I understand that this legislation provokes some very different responses within this chamber, which is unsurprising, considering that this chamber is made up of a wide variety of parties that have very different approaches to issues of offending and the best way to respond to it. I note there are a number of amendments to this legislation on the supplementary notice paper, which were also debated in the other place. Rightfully, they are also able to be debated in this place, as the house of review. I note that the general thrust of the amendments responds to concerns raised by the opposition that the bill does not go far enough. I understand that those concerns have also been expressed by some other opposition parties, and that the amendments seek to make the bill even more onerous. The Greens have a different position on this approach, and we will undoubtedly have an opportunity to debate those different approaches as the amendments are moved. I need to note from the outset that there are very different opinions about the best way of dealing with dangerous sex offenders, and it is a very difficult balancing act from a law and order perspective. I need to be very clear that the Greens have historically opposed post-sentence detention orders, but we have supported post-sentence supervision orders and also, more significantly, original sentences. We continue to advocate strongly for the greater provision of rehabilitation services, ensuring that people are given whatever tools they need to help them stop offending in the first place.

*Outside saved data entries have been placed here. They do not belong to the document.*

===== config.mk =====
export PLATFORM = sky130hd
export DESIGN_NAME = fetch_prefetch_unit_flat
export DESIGN_NICKNAME = d
export VERILOG_FILES = /design/src/rtl/fetch_prefetch_if.sv /design/src/rtl/fetch_prefetch_unit.sv /design/src/flat_wrapper.sv
export SDC_FILE = /design/constraint.sdc
export NUM_CORES = 1
export LEC_CHECK = 0
export ABC_AREA = 1
export CAP_MARGIN = 20
export CORE_MARGIN = 4
export CORE_UTILIZATION = 35
export DETAILED_ROUTE_END_ITERATION = 10
export MAX_ROUTING_LAYER = met4
export SYNTH_ARGS = -nofsm -noshare
export SYNTH_HDL_FRONTEND = slang
export SYNTH_SLANG_ARGS = --single-unit

===== constraint.sdc =====
create_clock -name clk -period 4.4 [get_ports clk]
set_input_delay 1.32 -clock clk [delete_from_list [all_inputs] [get_ports clk]]
set_output_delay 1.32 -clock clk [all_outputs]
set_load 0.02 [all_outputs]

===== src/rtl/fetch_prefetch_if.sv =====
// Fetch-stage bus bundle: instruction-memory request/response, execute
// redirect and the decode-side valid/ready handshake.
interface fetch_prefetch_if #(
    parameter int XLEN  = 32,
    parameter int DEPTH = 4
);
    localparam int OCCW = $clog2(DEPTH) + 1;

    logic            imem_req_valid;
    logic            imem_req_ready;
    logic [XLEN-1:0] imem_req_addr;
    logic            imem_resp_valid;
    logic [31:0]     imem_resp_data;
    logic            redirect_valid;
    logic [XLEN-1:0] redirect_pc;
    logic            instr_valid;
    logic            instr_ready;
    logic [31:0]     instr_data;
    logic [XLEN-1:0] instr_pc;
    logic [XLEN-1:0] instr_pc_plus4;
    logic [OCCW-1:0] occupancy;

    // Fetch unit side
    modport master (
        output imem_req_valid, imem_req_addr,
        input  imem_req_ready, imem_resp_valid, imem_resp_data,
        input  redirect_valid, redirect_pc,
        output instr_valid, instr_data, instr_pc, instr_pc_plus4, occupancy,
        input  instr_ready
    );

    // Memory / execute / decode side
    modport slave (
        input  imem_req_valid, imem_req_addr,
        output imem_req_ready, imem_resp_valid, imem_resp_data,
        output redirect_valid, redirect_pc,
        input  instr_valid, instr_data, instr_pc, instr_pc_plus4, occupancy,
        output instr_ready
    );
endinterface


===== src/rtl/fetch_prefetch_unit.sv =====
// Instruction-fetch stage: issues in-order requests to a variable-latency
// instruction memory, buffers PC/instruction pairs in a DEPTH-entry queue and
// hands them to decode. Redirects flush the queue and squash in-flight
// responses through a drop counter.
//
// Entry states:
//   state   | meaning
//   EMPTY   | slot free
//   PENDING | request accepted, response not yet received
//   FILLED  | instruction word written, waiting for decode
module fetch_prefetch_unit #(
    parameter int              XLEN     = 32,
    parameter int              DEPTH    = 4,
    parameter logic [XLEN-1:0] RESET_PC = '0
) (
    input logic              clk,
    input logic              reset,
    fetch_prefetch_if.master bus
);
    localparam int PTRW = $clog2(DEPTH);
    localparam int CNTW = PTRW + 1;

    localparam logic [PTRW-1:0] PTR_ONE  = PTRW'(1);
    localparam logic [CNTW-1:0] CNT_ONE  = CNTW'(1);
    localparam logic [CNTW-1:0] DEPTH_C  = CNTW'(DEPTH);
    localparam logic [XLEN-1:0] PC_STEP  = XLEN'(4);
    localparam logic [XLEN-1:0] PC_ALIGN = ~XLEN'(3);

    typedef enum logic [1:0] {
        EMPTY   = 2'd0,
        PENDING = 2'd1,
        FILLED  = 2'd2
    } entryState_t;

    entryState_t     entryState     [DEPTH];
    entryState_t     entryStateNext [DEPTH];
    logic [XLEN-1:0] entryPc        [DEPTH];
    logic [XLEN-1:0] entryPcNext    [DEPTH];
    logic [31:0]     entryData      [DEPTH];
    logic [31:0]     entryDataNext  [DEPTH];

    // fillPtr tracks the oldest PENDING entry; pending entries always sit
    // contiguously between fillPtr and tailPtr because responses are in order.
    logic [PTRW-1:0] headPtr, headPtrNext;
    logic [PTRW-1:0] tailPtr, tailPtrNext;
    logic [PTRW-1:0] fillPtr, fillPtrNext;
    logic [CNTW-1:0] occ, occNext;
    logic [CNTW-1:0] pendCnt, pendCntNext;
    logic [CNTW-1:0] dropCnt, dropCntNext;
    logic [XLEN-1:0] fetchPc, fetchPcNext;

    logic            reqValid;
    logic            accept;
    logic            instrValid;
    logic            dequeue;
    logic            respIn;
    logic            fill;
    logic [CNTW:0]   allocSum;
    logic [CNTW-1:0] squashed;

    // Handshake decisions for this cycle, all from registered state
    always_comb begin
        allocSum   = {1'b0, occ} + {1'b0, dropCnt};
        reqValid   = !reset && !bus.redirect_valid && (occ < DEPTH_C)
                     && (allocSum < {1'b0, DEPTH_C});
        accept     = reqValid && bus.imem_req_ready;
        instrValid = !reset && !bus.redirect_valid && (entryState[headPtr] == FILLED);
        dequeue    = instrValid && bus.instr_ready;
        respIn     = bus.imem_resp_valid && !reset;
        fill       = respIn && !bus.redirect_valid && (dropCnt == '0) && (pendCnt != '0);
    end

    // Next-state for the queue, pointers, counters and fetch PC
    always_comb begin
        entryStateNext = entryState;
        entryPcNext    = entryPc;
        entryDataNext  = entryData;
        headPtrNext    = headPtr;
        tailPtrNext    = tailPtr;
        fillPtrNext    = fillPtr;
        occNext        = occ;
        pendCntNext    = pendCnt;
        dropCntNext    = dropCnt;
        fetchPcNext    = fetchPc;
        squashed       = dropCnt + pendCnt;

        if (bus.redirect_valid) begin
            for (int i = 0; i < DEPTH; i++) begin
                entryStateNext[i] = EMPTY;
            end
            headPtrNext = '0;
            tailPtrNext = '0;
            fillPtrNext = '0;
            occNext     = '0;
            pendCntNext = '0;
            // A response landing in the redirect cycle retires one of the
            // outstanding requests (dropped or pending) on the spot.
            if (respIn && (squashed != '0)) begin
                dropCntNext = squashed - CNT_ONE;
            end else begin
                dropCntNext = squashed;
            end
            fetchPcNext = bus.redirect_pc & PC_ALIGN;
        end else begin
            if (accept) begin
                entryStateNext[tailPtr] = PENDING;
                entryPcNext[tailPtr]    = fetchPc;
                tailPtrNext             = tailPtr + PTR_ONE;
                fetchPcNext             = fetchPc + PC_STEP;
            end
            if (respIn && (dropCnt != '0)) begin
                dropCntNext = dropCnt - CNT_ONE;
            end
            if (fill) begin
                entryStateNext[fillPtr] = FILLED;
                entryDataNext[fillPtr]  = bus.imem_resp_data;
                fillPtrNext             = fillPtr + PTR_ONE;
            end
            if (dequeue) begin
                entryStateNext[headPtr] = EMPTY;
                headPtrNext             = headPtr + PTR_ONE;
            end
            case ({accept, dequeue})
                2'b10:   occNext = occ + CNT_ONE;
                2'b01:   occNext = occ - CNT_ONE;
                default: occNext = occ;
            endcase
            case ({accept, fill})
                2'b10:   pendCntNext = pendCnt + CNT_ONE;
                2'b01:   pendCntNext = pendCnt - CNT_ONE;
                default: pendCntNext = pendCnt;
            endcase
        end
    end

    // Control state register with synchronous reset
    always_ff @(posedge clk) begin
        if (reset) begin
            for (int i = 0; i < DEPTH; i++) begin
                entryState[i] <= EMPTY;
            end
            headPtr <= '0;
            tailPtr <= '0;
            fillPtr <= '0;
            occ     <= '0;
            pendCnt <= '0;
            dropCnt <= '0;
            fetchPc <= RESET_PC;
        end else begin
            entryState <= entryStateNext;
            headPtr    <= headPtrNext;
            tailPtr    <= tailPtrNext;
            fillPtr    <= fillPtrNext;
            occ        <= occNext;
            pendCnt    <= pendCntNext;
            dropCnt    <= dropCntNext;
            fetchPc    <= fetchPcNext;
        end
    end

    // Payload storage; only meaningful where the entry state says so
    always_ff @(posedge clk) begin
        entryPc   <= entryPcNext;
        entryData <= entryDataNext;
    end

    assign bus.imem_req_valid = reqValid;
    assign bus.imem_req_addr  = fetchPc;
    assign bus.instr_valid    = instrValid;
    assign bus.instr_data     = entryData[headPtr];
    assign bus.instr_pc       = entryPc[headPtr];
    assign bus.instr_pc_plus4 = entryPc[headPtr] + PC_STEP;
    assign bus.occupancy      = reset ? '0 : occ;
endmodule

I note that a review of the Dangerous Sexual Offenders Act 2006, which has been referred to already, was announced in 2014 and tabled on 28 June 2016. The review was conducted by the Department of the Attorney General, in consultation with the Director of Public Prosecutions, the Department of Corrective Services, WA Police and the Commissioner for Victims of Crime, with input from stakeholder written submissions. It would probably have been useful to hear also from the Commissioner for Children and Young People, considering that this legislation can potentially apply to children who have offended. It would have been useful to have heard from that perspective. I note that the review was undertaken in the first place as a result of an outcry over TJD, a dangerous sex offender who was put on a post-sentence detention order in 2011. He was then put on a supervision order in 2012, after the annual review of that order. He contravened that supervision order and was put back on a detention order in 2013, and then was again put on a supervision order in 2014, after an annual review. Within days he had contravened that order. He was fined $300 for that contravention. The review covered various matters but, relevant to this bill, the review concluded that the existing process for contraventions works well and that stakeholders did not identify concerns about the consequences of contravention, penalties or bail. It raises the question about why much of this bill is even being considered right now. I am aware that it is part of an election commitment, but it raises a very real issue for people who are beholden to this place to craft good legislation.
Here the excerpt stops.